TL;DR: We saved tens of thousands of dollars in ec2 inter-zone transfer costs by smartly routing traffic using haproxy.

At Helpshift, our infrastructure is hosted in EC2. Like any sensible infrastructure in EC2, we utilize multiple Availability Zones for high availability of services. A caveat of hosting services in this setup is the costly charges for inter-zone network transfers.

A couple of years back, we realized that our inter-zone transfer costs were a significant chunk of our monthly AWS costs. Upon further digging, we found out that most of this transfer was from our redis cache cluster.

The redis cluster had few slaves distributed in multiple availability zones. Clients were accessing one of the healthy slaves, discovered via Route53 health checked dns. The clients were dumb and making calls to slaves in other zones. We required a solution where clients will make calls to healthy slaves within same zone to avoid inter-zone transfer costs, but could access slaves in other zone in case of any unavailability in the same zone.

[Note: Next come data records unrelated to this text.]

Source: an optimization exercise on an open RTL-to-GDS flow (aim: small area, a short achievable clock period and few clock cycles). Production flows keep margins and buffers that such runs may drop. In this exercise RTL edits were held to simulation tests only and were not proved equivalent to the original. No activity file was given, so power comes from the tool's default toggle rates.

$ cat run.sh
#!/bin/bash
# synth_recipe.tcl (not shown) runs the flow's synth.tcl, then flattens the netlist and writes it again
# the make line also repeats each setting of config.mk as NAME=value (left out here)
make -C /OpenROAD-flow-scripts/flow DESIGN_CONFIG=/design/flow/config.mk WORK_HOME=/design/flow/orfs CLKGATE_MAP_FILE= SYNTH_SCRIPT=/design/flow/synth_recipe.tcl finish
$ cat design.v
package hist_pkg;
  localparam int sample_width = 12;
  localparam int bin_count = 64;
  localparam int bin_width = 6;
  localparam int count_width = 16;
  localparam logic [count_width-1:0] count_max = {count_width{1'b1}};
  typedef enum logic {
    op_clear = 1'b0,
    op_read  = 1'b1
  } hist_op_e;
  typedef enum logic [2:0] {
    st_run     = 3'd0,
    st_drain   = 3'd1,
    st_clear   = 3'd2,
    st_read    = 3'd3,
    st_respond = 3'd4
  } ctrl_state_e;
endpackage
`timescale 1ns/1ps
module histogram_top (
  input  logic                             port_0_clock,
  input  logic                             rst,
  input  logic                             in_valid,
  output logic                             in_ready,
  input  logic [hist_pkg::sample_width-1:0] in_sample,
  input  logic                             cmd_valid,
  output logic                             cmd_ready,
  input  logic                             cmd_op,
  input  logic [hist_pkg::bin_width-1:0]   cmd_bin,
  output logic                             rsp_valid,
  output logic [hist_pkg::count_width-1:0] rsp_count
);
  localparam int BW = hist_pkg::bin_width;
  localparam int CW = hist_pkg::count_width;
  localparam int NB = hist_pkg::bin_count;
  function automatic logic [7:0] oct(input logic [2:0] v);
    oct = 8'b0000_0001 << v;
  endfunction
  logic [CW-1:0] mem [NB];
  logic          rdy_q;
  logic          rdy_out_q;
  logic          hold_op;
  logic [BW-1:0] hold_bin;
  logic          s0_v;
  logic          s0_smp;    
  logic          s0_clr;    
  logic [BW-1:0] s0_bin;
  logic [NB-1:0] s0_row;    
  logic          s1_smp;    
  logic          s1_wclr;   
  logic          s1_cmd;    
  logic [BW-1:0] s1_bin;
  logic [CW-1:0] s1_rd_a;   
  logic [CW-1:0] s1_rd_b;   
  logic          s1_fsel;   
  logic [CW-1:0] s1_fd;     
  logic [CW-1:0] s1_old;
  logic [CW-1:0] s1_new;
  logic          s2_wclr;
  logic [7:0]    s2_hi;     
  logic [7:0]    s2_lo;     
  logic [CW-1:0] s2_data;
  logic          acc_in;
  logic          acc_cmd;
  logic [BW-1:0] nxt_bin;
  logic [CW-1:0] rd_a;
  logic [CW-1:0] rd_b;
  logic          s0_isclr;
  logic          hit1;
  logic          hit2;
  assign in_ready  = rdy_out_q;
  assign cmd_ready = rdy_out_q;
  assign acc_in  = in_valid && rdy_q;
  assign acc_cmd = cmd_valid && rdy_q;
  always_ff @(posedge port_0_clock) begin
    if (rst) begin
      rdy_q <= 1'b1;
      rdy_out_q <= 1'b1;
      s0_v <= 1'b0;
    end else begin
      rdy_q <= !(acc_in && acc_cmd);
      rdy_out_q <= !(acc_in && acc_cmd);
      s0_v <= !rdy_q || acc_in || acc_cmd;
    end
  end
  always_comb begin
    if (!rdy_q) begin
      nxt_bin = hold_bin;
    end else if (acc_in) begin
      nxt_bin = in_sample[hist_pkg::sample_width-1 -: BW];
    end else begin
      nxt_bin = cmd_bin;
    end
  end
  always_ff @(posedge port_0_clock) begin
    if (acc_cmd) begin
      hold_op <= cmd_op;
      hold_bin <= cmd_bin;
    end
    if (!rdy_q) begin
      s0_smp <= 1'b0;
      s0_clr <= !hold_op;
    end else if (acc_in) begin
      s0_smp <= 1'b1;
      s0_clr <= 1'b0;
    end else begin
      s0_smp <= 1'b0;
      s0_clr <= !cmd_op;
    end
    s0_bin <= nxt_bin;
    s0_row <= NB'(1) << nxt_bin;
  end
  always_comb begin
    rd_a = '0;
    rd_b = '0;
    for (int r = 0; r < NB/2; r++) begin
      rd_a = rd_a | (mem[r] & {CW{s0_row[r]}});
      rd_b = rd_b | (mem[NB/2+r] & {CW{s0_row[NB/2+r]}});
    end
  end
  assign s0_isclr = !s0_smp && s0_clr;
  assign hit1 = s1_smp && (s1_bin == s0_bin);
  assign hit2 = |(s2_hi & oct(s0_bin[5:3])) && |(s2_lo & oct(s0_bin[2:0]));
  always_ff @(posedge port_0_clock) begin
    if (rst) begin
      s1_smp <= 1'b0;
      s1_wclr <= 1'b0;
      s1_cmd <= 1'b0;
    end else begin
      s1_smp <= s0_v && s0_smp;
      s1_wclr <= s0_v && s0_isclr;
      s1_cmd <= s0_v && !s0_smp;
    end
  end
  always_ff @(posedge port_0_clock) begin
    s1_bin <= s0_bin;
    s1_rd_a <= rd_a;
    s1_rd_b <= rd_b;
    s1_fsel <= s0_isclr || s1_wclr || hit1 || s2_wclr || hit2;
    if (s0_isclr || s1_wclr) begin
      s1_fd <= '0;
    end else if (hit1) begin
      s1_fd <= s1_new;
    end else if (s2_wclr) begin
      s1_fd <= '0;
    end else begin
      s1_fd <= s2_data;
    end
  end
  assign s1_old = s1_fsel ? s1_fd : (s1_rd_a | s1_rd_b);
  assign s1_new = (&s1_old) ? s1_old : s1_old + 1'b1;
  always_ff @(posedge port_0_clock) begin
    if (rst) begin
      s2_wclr <= 1'b0;
      s2_hi <= '0;
      rsp_valid <= 1'b0;
    end else begin
      s2_wclr <= s1_wclr;
      s2_hi <= s1_smp ? oct(s1_bin[5:3]) : '0;
      rsp_valid <= s1_cmd;
    end
  end
  always_ff @(posedge port_0_clock) begin
    s2_lo <= oct(s1_bin[2:0]);
    s2_data <= s1_wclr ? '0 : s1_new;
    rsp_count <= s1_old;
  end
  for (genvar b = 0; b < NB; b++) begin : g_bin
    logic we;
    assign we = s2_wclr || (s2_hi[b/8] && s2_lo[b%8]);
    always_ff @(posedge port_0_clock) begin
      if (we) begin
        mem[b] <= s2_data;
      end
    end
  end
endmodule
$ cat constraint.sdc
create_clock -name core_clock -period 5.0 [get_ports {port_0_clock}]
set_input_delay 1.0000 -clock core_clock [delete_from_list [all_inputs] [get_ports {port_0_clock}]]
set_output_delay 1.0000 -clock core_clock [all_outputs]
set_load 0.01 [all_outputs]
$ cat config.mk
export PLATFORM = sky130hd
export DESIGN_NAME = histogram_top
export DESIGN_NICKNAME = histogram_top
export VERILOG_FILES = /design/flow/design.v
export SDC_FILE = /design/flow/constraint.sdc
export NUM_CORES = 4
export LEC_CHECK = 0
export CAP_MARGIN = 20
export CORE_MARGIN = 2
export CORE_UTILIZATION = 60
export CTS_CLUSTER_DIAMETER = 100
export CTS_CLUSTER_SIZE = 25
export SETUP_SLACK_MARGIN = 2.8
export SLEW_MARGIN = 20
export TNS_END_PERCENT = 100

An idea that popped to us was if clients could somehow achieve this with haproxy, a service we have come to rely on for nifty solutions. A quick look at the haproxy documentation pointed us to the backup config parameter for the server line. The haproxy docs for this param reads:

When “backup” is present on a server line, the server is only used in load balancing when all other non-backup servers are unavailable. Requests coming with a persistence cookie referencing the server will always be served though. By default, only the first operational backup server is used, unless the “allbackups” option is set in the backend.

Another important configuration to lookout for when using backup parameter is option allbackups for the backend. Haproxy documentation explains it as follows:

By default, the first operational backup server gets all traffic when normal servers are all down. Sometimes, it may be preferred to use multiple backups at once, because one will not be enough. When “option allbackups” is enabled, the load balancing will be performed among all backup servers when all normal ones are unavailable.

All we had to do was setup haproxy on clients to access redis slaves with a configuration that takes availability zones of the client and redis slaves into account and mark slaves in other availability zones with backup parameter. This was easily achieved with an ansible template for haproxy configuration which used our ec2 inventory. So for a client node hosted in AZ1, the following configuration would be generated by ansible:

frontend redisslave
mode tcp
option tcp-smart-accept
option splice-request
option splice-response
timeout client-fin 5s
default_backend redis-slave-servers
backend redis-slave-servers
mode tcp
option tcp-smart-connect
option splice-request
option splice-response
option allbackups
timeout tunnel 70s
server S1 check # S1 is in AZ1
server S2 check backup # S2 is in AZ2
server S3 check # S3 is in AZ1
server S4 check backup # S4 is in AZ2

With this config, the client can connect to redis slaves in it’s own availability zone via haproxy and will switch to redis slaves in other zone only if all slaves of the same zone are down. This solution was tested and deployed in production within couple of days and we observed significant reduction in the next month’s bill.

This also solved the issue of adding/removing new slave in the redis clusters without restarting the client service as each time a new slave was added to redis cluster all we had to do was update haproxy configuration via ansible on the client nodes. This solution has been working flawlessly in production for last couple of years.